As virtual environments become pervasive, virtual goods will become more important. Virtual clothing, accessories, homes and furniture and landscaping, vehicles, and things we can’t even imagine yet. And physical objects will have virtual components — though I can only think of industrial applications right now, such as virtual models of factories that demonstarte, in real time, what’s happening on all the assembly lines.
If you can identify a trend — say, virtual worlds will transform dating as much, or more, as online dating did — the obvious business plan is to get ahead of the trend. We’ll eventually have a couple of big, general-purpose dating destinations, and a lot of smaller, niche sites. Then, there will be ancillary businesses that help people do virtual dating, and virtual personal matchmakers for folks who can’t get the hang of virtual dating, and have extra cash to spend.
Some of these businesses are scalable, meaning that as the number of customers increases, the company can add technology quickly, while adding staff slowly. For example, a virtual dating world in which customers interact just with one another can grow quickly. But a virtual dating work that requires staff — for example, club managers or speed-dating organizers, or counselors — will grow more slowly since employees are more expensive than computers.
Some companies may be able to use virtual staff, or bots, to make otherwise labor-intensive services more scalable. As a result, the use of these bots, especially for repetitive jobs, is likely to grow in the future.
The funding situation, however, is likely to be slightly different than it way during the dot-com boom. Early tech startups needed money for servers, as well as for technology, staff, and marketing. Today, companies can rent servers, adding more servers as they need them. And startups can look to the entire world for staff. These two factors can reduce startup costs.
The hardest part about launching a virtual environment startup is getting the timing right. Launch too early, and the customers won’t be there yet, and you might run out of money before the public is ready for your service.

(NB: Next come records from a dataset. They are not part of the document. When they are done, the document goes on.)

===== src/hdl/ubl_map.vh =====
`ifndef UBL_MAP_VH
`define UBL_MAP_VH
`define UBL_SYSCFG_BOOT 16'h0400
`define UBL_SYSCFG_MEM_EN_BIT 10
`define UBL_SYSCFG_HI_DIS_BIT 9
`define UBL_CTX_BASE 16'hFA00
`define UBL_STK_UNDER 16'hFA00
`define UBL_STK_TOP 16'hFA40
`define UBL_STK_OVER 16'hFC00
`define UBL_SERCTL_BOOT 16'h8011
`define UBL_BUSCFG_OFF 16'h0000
`define UBL_BUSCFG_ACT_BIT 10
`define UBL_BUSCFG_ALE_BIT 9
`define UBL_BUSCFG_TYP_LO 6
`define UBL_LOAD_BASE 16'hFA40
`define UBL_LOAD_LAST 16'hFA5F
`define UBL_LOAD_COUNT 6'd32
`define UBL_MEAS_OFFSET 16'd36
`define UBL_MEAS_DIVISOR 16'd72
`define UBL_FLASH_LO 24'h01_0000
`define UBL_FLASH_HI 24'h08_FFFF
`define UBL_CLK_MHZ 100
`define UBL_INIT_US 1000
`define UBL_INIT_CYC (`UBL_INIT_US * `UBL_CLK_MHZ)
`define UBL_TXEN_US 1300
`define UBL_TXEN_CYC (`UBL_TXEN_US * `UBL_CLK_MHZ)
`define UBL_SYNC_W 16
`define UBL_PARTICLE 1
`define UBL_OFF_STATUS 8'h00
`define UBL_OFF_BAUD 8'h04
`define UBL_OFF_SYSCFG 8'h08
`define UBL_OFF_BUSCFG 8'h0C
`define UBL_OFF_SERCTL 8'h10
`define UBL_OFF_PTRS 8'h14
`define UBL_OFF_STACK 8'h18
`define UBL_OFF_RAM 8'h80
`endif


===== src/hdl/ubl_uart.v =====
`timescale 1ns/1ns
// 8n1 byte engine; one bit lasts 32*(reload+1) cycles of pclk
module ubl_uart (
    input wire pclk,
    input wire presetn,
    input wire enable,
    input wire [12:0] reload,
    input wire rx,
    output reg rx_valid,
    output reg [7:0] rx_data,
    input wire tx_start,
    input wire [7:0] tx_data,
    output wire tx_busy,
    output reg tx
);
    wire [17:0] bit_len;
    reg [17:0] rx_cnt_reg;
    reg [3:0] rx_bit_reg;
    reg [7:0] rx_sh_reg;
    reg rx_act_reg;
    reg [17:0] tx_cnt_reg;
    reg [3:0] tx_bit_reg;
    reg [9:0] tx_sh_reg;
    reg tx_act_reg;
    assign bit_len = {reload, 5'h00} + 18'h0_0020;
    assign tx_busy = tx_act_reg | tx_start;
    always @(posedge pclk or negedge presetn) begin
        if (!presetn) begin
            rx_act_reg <= 1'b0;
            rx_cnt_reg <= 18'h0_0000;
            rx_bit_reg <= 4'h0;
            rx_sh_reg <= 8'h00;
            rx_valid <= 1'b0;
            rx_data <= 8'h00;
        end else begin
            rx_valid <= 1'b0;
            if (!enable) begin
                rx_act_reg <= 1'b0;
            end else if (!rx_act_reg) begin
                if (!rx) begin
                    rx_act_reg <= 1'b1;
                    rx_cnt_reg <= {1'b0, bit_len[17:1]};
                    rx_bit_reg <= 4'h0;
                end
            end else if (rx_cnt_reg == 18'h0_0000) begin
                rx_cnt_reg <= bit_len - 18'h0_0001;
                rx_bit_reg <= rx_bit_reg + 4'h1;
                if (rx_bit_reg == 4'h0 && rx) begin
                    rx_act_reg <= 1'b0;
                end else if (rx_bit_reg == 4'h9) begin
                    rx_act_reg <= 1'b0;
                    if (rx) begin
                        rx_valid <= 1'b1;
                        rx_data <= rx_sh_reg;
                    end
                end else if (rx_bit_reg != 4'h0) begin
                    rx_sh_reg <= {rx, rx_sh_reg[7:1]};
                end
            end else begin
                rx_cnt_reg <= rx_cnt_reg - 18'h0_0001;
            end
        end
    end
    always @(posedge pclk or negedge presetn) begin
        if (!presetn) begin
            tx_act_reg <= 1'b0;
            tx_cnt_reg <= 18'h0_0000;
            tx_bit_reg <= 4'h0;
            tx_sh_reg <= 10'h3FF;
            tx <= 1'b1;
        end else if (!tx_act_reg) begin
            tx <= 1'b1;
            if (tx_start) begin
                tx_act_reg <= 1'b1;
                tx_sh_reg <= {1'b1, tx_data, 1'b0};
                tx_cnt_reg <= 18'h0_0000;
                tx_bit_reg <= 4'h0;
            end
        end else if (tx_cnt_reg == 18'h0_0000) begin
            if (tx_bit_reg == 4'hA) begin
                tx_act_reg <= 1'b0;
                tx <= 1'b1;
            end else begin
                tx <= tx_sh_reg[0];
                tx_sh_reg <= {1'b1, tx_sh_reg[9:1]};
                tx_bit_reg <= tx_bit_reg + 4'h1;
                tx_cnt_reg <= bit_len - 18'h0_0001;
            end
        end else begin
            tx_cnt_reg <= tx_cnt_reg - 18'h0_0001;
        end
    end
endmodule // ubl_uart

Another risk of launching too early is that you might wind up using dead-end technology, and you’ll lose your entire investment as the world moves into a different direction.
The risks of launching late are even bigger. How many companies tried to sell books online after Amazon launched? After Netflix became successful at sending DVDs through the mail, Blockbuster and Walmart tried to do the same — and failed. Blockbuster eventually went bankrupt, and Walmart turned over their DVD rental business to Netflix in 2005.
Many Internet pioneers are still at the top of the game — eBay, Google, Amazon, PetMeds and GoDaddy were all among the companies founded in the mid-90s.
Of course, there are also cases like Friendster, MySpace and Facebook, where the earlier entrants were supplanted by later, better competitors. And new companies — like YouTube, Twitter and Hulu — continue to appear.
But with each new generation, the startups are increasingly complex, and the market more mature and demanding. It becomes harder and harder to break through.